Required work — Both the line below containing "--- input diff" and the line containing "#!/usr/bin/env python3", along with every line between them, should be repeated exactly; no other line belongs in the answer.

--*--

Source: an optimization exercise on an open RTL-to-GDS flow (aim: a short achievable clock period and few clock cycles). Production flows keep margins and buffers that such runs may drop.
Only simulation tests tie the RTL to the original design; equivalence was not proved.
Power figures rest on the tool's default switching activity, not on a simulated workload.

<file path="design/flow/config.mk">
export PLATFORM = sky130hd
export DESIGN_NAME = Multi_CPU
export DESIGN_NICKNAME = Multi_CPU
export VERILOG_FILES = /design/flow/design.v
export SDC_FILE = /design/flow/constraint.sdc
export NUM_CORES = 4
export LEC_CHECK = 0
export CAP_MARGIN = 20
export CORE_MARGIN = 2
export CORE_UTILIZATION = 40
export PLACE_DENSITY = 0.6
export SLEW_MARGIN = 20
</file>
<file path="design/flow/constraint.sdc">
create_clock -name core_clock -period 9.0 [get_ports {clk}]
set_input_delay 1.8000 -clock core_clock [delete_from_list [all_inputs] [get_ports {clk}]]
set_output_delay 1.8000 -clock core_clock [all_outputs]
set_load 0.01 [all_outputs]
</file>
This design comes from an exercise in tuning for small area and a short achievable clock period on the open sky130 flow, not from production work. The RTL was checked by simulation tests, not by an equivalence proof against the original design.

`config.mk`:
```
export PLATFORM = sky130hd
export DESIGN_NAME = RISCV_Processor
export DESIGN_NICKNAME = RISCV_Processor
export VERILOG_FILES = /design/flow/design.v
export SDC_FILE = /design/flow/constraint.sdc
export NUM_CORES = 8
export LEC_CHECK = 0
export CAP_MARGIN = 20
export CORE_MARGIN = 2
export CORE_UTILIZATION = 40
export SETUP_SLACK_MARGIN = 5
export SLEW_MARGIN = 20
export TNS_END_PERCENT = 0
```
`constraint.sdc`:
```
create_clock -name core_clock -period 13.0 [get_ports {clk}]
set_input_delay 2.6000 -clock core_clock [delete_from_list [all_inputs] [get_ports {clk}]]
set_output_delay 2.6000 -clock core_clock [all_outputs]
set_load 0.01 [all_outputs]
```
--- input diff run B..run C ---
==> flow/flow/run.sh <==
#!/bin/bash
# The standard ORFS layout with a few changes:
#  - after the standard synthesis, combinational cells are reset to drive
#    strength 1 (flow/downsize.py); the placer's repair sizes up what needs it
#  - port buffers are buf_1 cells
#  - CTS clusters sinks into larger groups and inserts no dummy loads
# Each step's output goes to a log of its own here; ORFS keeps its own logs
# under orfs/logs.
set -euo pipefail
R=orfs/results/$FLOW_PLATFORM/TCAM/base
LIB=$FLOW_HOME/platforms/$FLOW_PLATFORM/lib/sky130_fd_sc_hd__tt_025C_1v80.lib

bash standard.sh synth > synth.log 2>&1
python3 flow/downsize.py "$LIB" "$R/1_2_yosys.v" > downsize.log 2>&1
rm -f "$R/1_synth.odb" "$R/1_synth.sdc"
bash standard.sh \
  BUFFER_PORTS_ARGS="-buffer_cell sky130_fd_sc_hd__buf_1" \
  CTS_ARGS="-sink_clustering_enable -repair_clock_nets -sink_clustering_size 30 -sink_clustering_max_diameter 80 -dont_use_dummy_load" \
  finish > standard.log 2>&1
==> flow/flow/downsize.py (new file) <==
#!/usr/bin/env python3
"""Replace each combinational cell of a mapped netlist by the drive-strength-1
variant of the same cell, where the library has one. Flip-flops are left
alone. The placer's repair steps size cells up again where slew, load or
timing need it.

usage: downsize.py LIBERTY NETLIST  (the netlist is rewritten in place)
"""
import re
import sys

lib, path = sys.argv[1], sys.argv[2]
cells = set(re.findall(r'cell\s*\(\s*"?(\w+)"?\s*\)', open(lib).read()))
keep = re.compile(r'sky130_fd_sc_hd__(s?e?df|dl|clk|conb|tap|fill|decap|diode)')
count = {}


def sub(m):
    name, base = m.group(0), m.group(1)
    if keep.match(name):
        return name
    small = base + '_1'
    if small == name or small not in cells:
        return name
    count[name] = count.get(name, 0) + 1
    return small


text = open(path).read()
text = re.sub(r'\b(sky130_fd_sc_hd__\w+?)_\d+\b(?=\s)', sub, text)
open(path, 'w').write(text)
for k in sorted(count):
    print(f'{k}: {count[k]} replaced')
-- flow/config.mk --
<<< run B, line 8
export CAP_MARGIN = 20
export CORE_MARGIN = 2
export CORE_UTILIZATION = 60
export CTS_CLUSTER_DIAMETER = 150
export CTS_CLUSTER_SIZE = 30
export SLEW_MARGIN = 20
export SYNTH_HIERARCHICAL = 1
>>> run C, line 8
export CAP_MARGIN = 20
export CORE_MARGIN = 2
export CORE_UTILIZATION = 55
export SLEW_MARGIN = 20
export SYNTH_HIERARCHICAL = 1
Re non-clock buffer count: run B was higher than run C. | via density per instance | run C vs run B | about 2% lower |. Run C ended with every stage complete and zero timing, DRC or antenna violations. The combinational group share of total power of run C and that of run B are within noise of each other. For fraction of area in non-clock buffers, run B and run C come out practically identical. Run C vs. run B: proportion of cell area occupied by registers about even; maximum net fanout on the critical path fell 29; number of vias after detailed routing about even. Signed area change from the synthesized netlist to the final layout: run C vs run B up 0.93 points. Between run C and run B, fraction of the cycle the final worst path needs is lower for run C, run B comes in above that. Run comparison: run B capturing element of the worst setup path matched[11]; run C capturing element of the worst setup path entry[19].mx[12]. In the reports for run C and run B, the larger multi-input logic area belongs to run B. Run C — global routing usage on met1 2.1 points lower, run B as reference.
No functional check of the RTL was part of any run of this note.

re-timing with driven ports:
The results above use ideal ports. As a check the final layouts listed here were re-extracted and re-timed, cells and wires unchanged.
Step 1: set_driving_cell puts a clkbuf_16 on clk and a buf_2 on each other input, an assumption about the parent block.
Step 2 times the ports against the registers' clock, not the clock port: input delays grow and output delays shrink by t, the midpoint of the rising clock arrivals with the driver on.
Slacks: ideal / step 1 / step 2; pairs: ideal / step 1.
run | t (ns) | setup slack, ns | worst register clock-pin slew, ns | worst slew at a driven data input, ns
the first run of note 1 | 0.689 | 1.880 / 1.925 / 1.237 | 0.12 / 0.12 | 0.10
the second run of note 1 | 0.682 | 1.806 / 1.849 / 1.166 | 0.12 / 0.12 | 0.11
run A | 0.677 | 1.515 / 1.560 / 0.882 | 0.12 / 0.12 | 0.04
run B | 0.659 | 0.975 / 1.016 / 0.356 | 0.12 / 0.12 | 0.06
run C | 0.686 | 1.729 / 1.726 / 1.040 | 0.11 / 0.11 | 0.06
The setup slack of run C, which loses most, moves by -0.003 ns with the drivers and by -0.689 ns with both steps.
From an optimization exercise on the open Yosys and OpenROAD flow, aimed at small area and a short achievable clock period; shortcuts taken in it are not production practice.
Only simulation tests tie the RTL to the original design; equivalence was not proved.
Power and IR drop assume default switching activity.

==> flow/design.v (outline; a module is shown in full before it is edited, if it fits) <==
// module user_logic: 1005 lines
// module mul_fa: 4 lines
// module mul_ha: 4 lines
module user_logic
(
  Bus2IP_Clk,                      
  Bus2IP_Reset,                    
  Bus2IP_Data,                     
  Bus2IP_BE,                       
  Bus2IP_RdCE,                     
  Bus2IP_WrCE,                     
  IP2Bus_Data,                     
  IP2Bus_RdAck,                    
  IP2Bus_WrAck,                    
  IP2Bus_Error                     
);
  // ...
==> flow/run.sh <==
#!/bin/bash
# synth_recipe.tcl (not shown) runs the flow's synth.tcl, then flattens the netlist and writes it again
# the make line also repeats each setting of config.mk as NAME=value (left out here)
make -C /OpenROAD-flow-scripts/flow DESIGN_CONFIG=/design/flow/config.mk WORK_HOME=/design/flow/orfs CLKGATE_MAP_FILE= SYNTH_SCRIPT=/design/flow/synth_recipe.tcl finish
==> flow/config.mk <==
export PLATFORM = sky130hd
export DESIGN_NAME = user_logic
export DESIGN_NICKNAME = user_logic
export VERILOG_FILES = /design/flow/design.v
export SDC_FILE = /design/flow/constraint.sdc
export NUM_CORES = 4
export LEC_CHECK = 0
export ABC_AREA = 1
export CAP_MARGIN = 20
export CORE_MARGIN = 2
export CORE_UTILIZATION = 40
export SETUP_SLACK_MARGIN = 3.5
export SLEW_MARGIN = 20
export SYNTH_HIERARCHICAL = 1
export SYNTH_MINIMUM_KEEP_SIZE = 0
==> flow/constraint.sdc <==
create_clock -name core_clock -period 8.0 [get_ports {Bus2IP_Clk}]
set_input_delay 1.6000 -clock core_clock [delete_from_list [all_inputs] [get_ports {Bus2IP_Clk}]]
set_output_delay 1.6000 -clock core_clock [all_outputs]
set_load 0.01 [all_outputs]
==> metrics.log, run 1 <==
INFO  metric clock_power_share = 28.7%
INFO  metric fp.dieArea = 41800 sq um
INFO  metric worstHoldPathType = flop to flop
INFO  metric vias = 14600
INFO  metric number_of_placed_i_o_pins = 79
INFO  metric die_w = 205 microns
INFO  metric slowest_stage = sky130_fd_sc_hd__clkdlybuf4s50_1
INFO  metric crit_arrival = 2.84 ns
INFO  metric die_h = 205 microns
INFO  metric final_layout_size_suffix_gt1_share = 8.46%
INFO  metric power_sequential = 1.06 mW
INFO  metric filler_cell_count = 3906
INFO  metric outcome = timing/DRC/antenna clean
INFO  metric top_layer_used = met4
INFO  metric placed_area = 17100 sq um
INFO  metric route.detailed.vias_per_inst = 5.99
INFO  metric cp_num_cells = 4
INFO  metric multiInputGateArea = 11500 sq um
INFO  metric syn-instance-count = 1893
INFO  metric routed_wl = 58600 microns
INFO  metric grt_setup_unrepaired = false
INFO  metric endpoint_kind = output port
INFO  metric post-place-cells = 2376
INFO  metric grt_max_degree = 67
INFO  metric synth.yosys.warnings = 7
INFO  metric clkSlewWorstSetupHoldPaths = 0.07 ns
INFO  metric synth_top_cell_by_area = sky130_fd_sc_hd__fa_1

--*--

Answer box —
--- input diff run B..run C ---
==> flow/flow/run.sh <==
#!/bin/bash
# The standard ORFS layout with a few changes:
#  - after the standard synthesis, combinational cells are reset to drive
#    strength 1 (flow/downsize.py); the placer's repair sizes up what needs it
#  - port buffers are buf_1 cells
#  - CTS clusters sinks into larger groups and inserts no dummy loads
# Each step's output goes to a log of its own here; ORFS keeps its own logs
# under orfs/logs.
set -euo pipefail
R=orfs/results/$FLOW_PLATFORM/TCAM/base
LIB=$FLOW_HOME/platforms/$FLOW_PLATFORM/lib/sky130_fd_sc_hd__tt_025C_1v80.lib

bash standard.sh synth > synth.log 2>&1
python3 flow/downsize.py "$LIB" "$R/1_2_yosys.v" > downsize.log 2>&1
rm -f "$R/1_synth.odb" "$R/1_synth.sdc"
bash standard.sh \
  BUFFER_PORTS_ARGS="-buffer_cell sky130_fd_sc_hd__buf_1" \
  CTS_ARGS="-sink_clustering_enable -repair_clock_nets -sink_clustering_size 30 -sink_clustering_max_diameter 80 -dont_use_dummy_load" \
  finish > standard.log 2>&1
==> flow/flow/downsize.py (new file) <==
#!/usr/bin/env python3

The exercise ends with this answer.